Divinyl ether

Divinyl ether
Names
Preferred IUPAC name
(Ethenyloxy)ethene
Other names
divinyl ether, divinyl oxide, ethenoxyethene, vinyl ether
Identifiers
3D model (JSmol)
ChEBI
ChEMBL
ChemSpider
ECHA InfoCard 100.003.383 Edit this at Wikidata
EC Number
  • 203-720-5
KEGG
UNII
UN number 1167
  • InChI=1S/C4H6O/c1-3-5-4-2/h3-4H,1-2H2
    Key: QYKIQEUNHZKYBP-UHFFFAOYSA-N
  • O(\C=C)\C=C
Properties
O(CH=CH2)2
Molar mass 70.091 g·mol−1
Appearance colorless liquid or gas
Melting point −101 °C (−150 °F; 172 K)
Boiling point 28.3 °C (82.9 °F; 301.4 K)
Hazards
Occupational safety and health (OHS/OSH):
Main hazards
flammable
NFPA 704 (fire diamond)
NFPA 704 four-colored diamondHealth 2: Intense or continued but not chronic exposure could cause temporary incapacitation or possible residual injury. E.g. chloroformFlammability 4: Will rapidly or completely vaporize at normal atmospheric pressure and temperature, or is readily dispersed in air and will burn readily. Flash point below 23 °C (73 °F). E.g. propaneInstability 2: Undergoes violent chemical change at elevated temperatures and pressures, reacts violently with water, or may form explosive mixtures with water. E.g. white phosphorusSpecial hazards (white): no code
2
4
2
Except where otherwise noted, data are given for materials in their standard state (at 25 °C [77 °F], 100 kPa).

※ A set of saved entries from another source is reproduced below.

<file path="src/rtl/botones_entrada_if.sv">
// Board-side bundle for the button/tilt conditioner: raw pin inputs in,
// clean command pulses and levels out towards the pet state machine.
interface botones_entrada_if;
    logic btn_sleep_raw;
    logic btn_awake_raw;
    logic btn_feed_raw;
    logic btn_play_raw;
    logic giro_raw;
    logic botonSleep;
    logic botonAwake;
    logic botonFeed;
    logic botonPlay;
    logic giro;
    logic reset_req;

    modport master (
        output btn_sleep_raw, btn_awake_raw, btn_feed_raw, btn_play_raw, giro_raw,
        input  botonSleep, botonAwake, botonFeed, botonPlay, giro, reset_req
    );

    modport slave (
        input  btn_sleep_raw, btn_awake_raw, btn_feed_raw, btn_play_raw, giro_raw,
        output botonSleep, botonAwake, botonFeed, botonPlay, giro, reset_req
    );
endinterface

</file>
<file path="src/rtl/botones_entrada.sv">
// Button/tilt front-end: synchronise, debounce and arbitrate raw board inputs
// into one-cycle command pulses, a stable tilt level and a long-press reset request.
module botones_entrada #(
    parameter int TICK_DIV       = 50000,
    parameter int DEB_MS         = 20,
    parameter int LONG_MS        = 2000,
    parameter bit BTN_ACTIVE_LOW = 1'b1
) (
    input  logic             clk,
    input  logic             rst,
    botones_entrada_if.slave bus
);
    localparam int NCH      = 5;
    localparam int NBTN     = 4;
    localparam int CH_SLEEP = 0;
    localparam int CH_AWAKE = 1;
    localparam int CH_FEED  = 2;
    localparam int CH_PLAY  = 3;
    localparam int CH_GIRO  = 4;

    localparam int TW = (TICK_DIV > 1) ? $clog2(TICK_DIV) : 1;
    localparam int CW = (DEB_MS   > 1) ? $clog2(DEB_MS)   : 1;
    localparam int LW = (LONG_MS  > 1) ? $clog2(LONG_MS)  : 1;

    localparam logic [TW-1:0]   TICK_LAST = TW'(TICK_DIV - 1);
    localparam logic [CW-1:0]   DEB_LAST  = CW'(DEB_MS - 1);
    localparam logic [LW-1:0]   LONG_LAST = LW'(LONG_MS - 1);
    localparam logic [NBTN-1:0] BTN_POL   = {NBTN{BTN_ACTIVE_LOW}};
    localparam logic [NCH-1:0]  SYNC_INIT = {1'b0, BTN_POL};
    localparam logic [NBTN-1:0] LONG_CLR  = 4'b0011;

    typedef enum logic [1:0] {RELEASED, CHK_PRESS, PRESSED, CHK_REL} chan_state_t;

    logic [NCH-1:0]  raw_in;
    logic [NCH-1:0]  sync1_reg;
    logic [NCH-1:0]  sync2_reg;
    logic [NCH-1:0]  chan_in;
    logic [NCH-1:0]  stable;
    logic [NBTN-1:0] press_evt;
    logic [TW-1:0]   tick_cnt_reg;
    logic            tick;

    assign raw_in = {bus.giro_raw, bus.btn_play_raw, bus.btn_feed_raw,
                     bus.btn_awake_raw, bus.btn_sleep_raw};

    // Flops preload the idle level so reset release never looks like a press.
    always_ff @(posedge clk or negedge rst) begin
        if (!rst) begin
            sync1_reg <= SYNC_INIT;
            sync2_reg <= SYNC_INIT;
        end else begin
            sync1_reg <= raw_in;
            sync2_reg <= sync1_reg;
        end
    end

    assign chan_in = sync2_reg ^ SYNC_INIT;

    assign tick = (tick_cnt_reg == TICK_LAST);

    always_ff @(posedge clk or negedge rst) begin
        if (!rst)      tick_cnt_reg <= '0;
        else if (tick) tick_cnt_reg <= '0;
        else           tick_cnt_reg <= tick_cnt_reg + 1'b1;
    end

    genvar gi;
    generate
        for (gi = 0; gi < NCH; gi++) begin : g_chan
            chan_state_t   state_reg, state_next;
            logic [CW-1:0] cnt_reg, cnt_next;

            always_ff @(posedge clk or negedge rst) begin
                if (!rst) begin
                    state_reg <= RELEASED;
                    cnt_reg   <= '0;
                end else begin
                    state_reg <= state_next;
                    cnt_reg   <= cnt_next;
                end
            end

            always_comb begin
                state_next = state_reg;
                cnt_next   = cnt_reg;
                unique case (state_reg)
                    RELEASED: begin
                        if (chan_in[gi]) begin
                            state_next = CHK_PRESS;
                            cnt_next   = '0;
                        end
                    end
                    CHK_PRESS: begin
                        if (!chan_in[gi]) begin
                            state_next = RELEASED;
                            cnt_next   = '0;
                        end else if (tick) begin
                            if (cnt_reg == DEB_LAST) begin
                                state_next = PRESSED;
                                cnt_next   = '0;
                            end else begin
                                cnt_next = cnt_reg + 1'b1;
                            end
                        end
                    end
                    PRESSED: begin
                        if (!chan_in[gi]) begin
                            state_next = CHK_REL;
                            cnt_next   = '0;
                        end
                    end
                    CHK_REL: begin
                        if (chan_in[gi]) begin
                            state_next = PRESSED;
                            cnt_next   = '0;
                        end else if (tick) begin
                            if (cnt_reg == DEB_LAST) begin
                                state_next = RELEASED;
                                cnt_next   = '0;
                            end else begin
                                cnt_next = cnt_reg + 1'b1;
                            end
                        end
                    end
                endcase
            end

            assign stable[gi] = (state_reg == PRESSED) || (state_reg == CHK_REL);

            // Only the not-yet-stable -> PRESSED transition is a press; release is silent.
            if (gi < NBTN) begin : g_evt
                assign press_evt[gi] = !stable[gi] && (state_next == PRESSED);
            end
        end
    endgenerate

    logic          both_held;
    logic          long_fire;
    logic [LW-1:0] long_cnt_reg;
    logic          long_done_reg;

    assign both_held = stable[CH_SLEEP] && stable[CH_AWAKE];
    assign long_fire = both_held && tick && !long_done_reg && (long_cnt_reg == LONG_LAST);

    always_ff @(posedge clk or negedge rst) begin
        if (!rst) begin
            long_cnt_reg  <= '0;
            long_done_reg <= 1'b0;
        end else if (!both_held) begin
            long_cnt_reg  <= '0;
            long_done_reg <= 1'b0;
        end else if (tick && !long_done_reg) begin
            if (long_cnt_reg == LONG_LAST) long_done_reg <= 1'b1;
            else                           long_cnt_reg  <= long_cnt_reg + 1'b1;
        end
    end

    logic [NBTN-1:0] pend_reg, pend_next;
    logic [NBTN-1:0] eff;
    logic [NBTN-1:0] grant;
    logic [NBTN-1:0] cmd_reg;
    logic            giro_reg;
    logic            reset_req_reg;

    // A fresh event on a bit being served keeps it pending, but only if it was already queued.
    always_comb begin
        eff   = (pend_reg | press_evt) & ~({NBTN{long_fire}} & LONG_CLR);
        grant = '0;
        if (eff[CH_AWAKE])      grant[CH_AWAKE] = 1'b1;
        else if (eff[CH_FEED])  grant[CH_FEED]  = 1'b1;
        else if (eff[CH_SLEEP]) grant[CH_SLEEP] = 1'b1;
        else if (eff[CH_PLAY])  grant[CH_PLAY]  = 1'b1;
        pend_next = (eff & ~grant) | (press_evt & pend_reg & grant);
    end

    always_ff @(posedge clk or negedge rst) begin
        if (!rst) begin
            pend_reg      <= '0;
            cmd_reg       <= '0;
            giro_reg      <= 1'b0;
            reset_req_reg <= 1'b0;
        end else begin
            pend_reg      <= pend_next;
            cmd_reg       <= grant;
            giro_reg      <= stable[CH_GIRO];
            reset_req_reg <= long_fire;
        end
    end

    assign bus.botonSleep = cmd_reg[CH_SLEEP];
    assign bus.botonAwake = cmd_reg[CH_AWAKE];
    assign bus.botonFeed  = cmd_reg[CH_FEED];
    assign bus.botonPlay  = cmd_reg[CH_PLAY];
    assign bus.giro       = giro_reg;
    assign bus.reset_req  = reset_req_reg;
endmodule
</file>
<file path="src/flat_wrapper.sv">
// flat-port wrapper written by rule: the top's interface ports become plain ports
module botones_entrada_flat 
#(
    parameter int TICK_DIV       = 50000,
    parameter int DEB_MS         = 20,
    parameter int LONG_MS        = 2000,
    parameter bit BTN_ACTIVE_LOW = 1'b1
)
  (clk, rst, bus_btn_sleep_raw, bus_btn_awake_raw, bus_btn_feed_raw, bus_btn_play_raw, bus_giro_raw, bus_botonSleep, bus_botonAwake, bus_botonFeed, bus_botonPlay, bus_giro, bus_reset_req);
  botones_entrada_if bus_i ();
  input  logic clk;
  input  logic rst;
  input wire logic [$bits(bus_i.btn_sleep_raw)-1:0] bus_btn_sleep_raw;
  input wire logic [$bits(bus_i.btn_awake_raw)-1:0] bus_btn_awake_raw;
  input wire logic [$bits(bus_i.btn_feed_raw)-1:0] bus_btn_feed_raw;
  input wire logic [$bits(bus_i.btn_play_raw)-1:0] bus_btn_play_raw;
  input wire logic [$bits(bus_i.giro_raw)-1:0] bus_giro_raw;
  output wire logic [$bits(bus_i.botonSleep)-1:0] bus_botonSleep;
  output wire logic [$bits(bus_i.botonAwake)-1:0] bus_botonAwake;
  output wire logic [$bits(bus_i.botonFeed)-1:0] bus_botonFeed;
  output wire logic [$bits(bus_i.botonPlay)-1:0] bus_botonPlay;
  output wire logic [$bits(bus_i.giro)-1:0] bus_giro;
  output wire logic [$bits(bus_i.reset_req)-1:0] bus_reset_req;
  assign bus_i.btn_sleep_raw = bus_btn_sleep_raw;
  assign bus_i.btn_awake_raw = bus_btn_awake_raw;
  assign bus_i.btn_feed_raw = bus_btn_feed_raw;
  assign bus_i.btn_play_raw = bus_btn_play_raw;
  assign bus_i.giro_raw = bus_giro_raw;
  assign bus_botonSleep = bus_i.botonSleep;
  assign bus_botonAwake = bus_i.botonAwake;
  assign bus_botonFeed = bus_i.botonFeed;
  assign bus_botonPlay = bus_i.botonPlay;
  assign bus_giro = bus_i.giro;
  assign bus_reset_req = bus_i.reset_req;
  botones_entrada #(.TICK_DIV(TICK_DIV), .DEB_MS(DEB_MS), .LONG_MS(LONG_MS), .BTN_ACTIVE_LOW(BTN_ACTIVE_LOW)) u_core (.clk(clk), .rst(rst), .bus(bus_i));
endmodule
</file>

Divinyl ether is the organic compound with the formula O(CH=CH2)2. It is a colorless, volatile liquid that has mainly been of interest as an inhalation anesthetic. It is prepared by treating bis(chloroethyl) ether with base.[1]

History

The analytical techniques used to study its pharmacology laid the groundwork for the testing of new anesthetic agents. Vinyl ether was first prepared in 1887 by Semmler from its sulfur substituted analogue, divinyl sulfide (obtained from the essential oil of Allium ursinum L.), by reaction with silver oxide. In 1899, Knorr and Matthes obtained low yields of vinyl ether by exhaustive methylation of morpholine.[2]

Cretcher et al. reported, in 1925, what would become the foundation for one industrial method used to produce vinyl ether. It was stated that the action of heated sodium hydroxide upon β,β`-dichlorodiethyl ether produced a liquid boiling at 39 °C (among other identified products).[2] However, in a subtly modified process Hibbert et al. reported the isolation of a product boiling at 34-35 °C, "divinyl ether". Finally, in 1929, a patent issued to Merck & Co reported isolation of vinyl ether boiling ca. 28 °C. The currently accepted boiling point of vinyl ether is 28.3 °C; the Merck patent, therefore, was the first to report the isolation of a pure product.

Even before its isolation and characterization, the application of an unsaturated ether as an anesthetic interested some pharmacologists. One such pharmacologist, Chauncey Leake, was particularly captivated by the then theoretical vinyl ether. Leake predicted that vinyl ether would combine the properties of two anesthetic agents, ethyl ether, and ethylene.[3]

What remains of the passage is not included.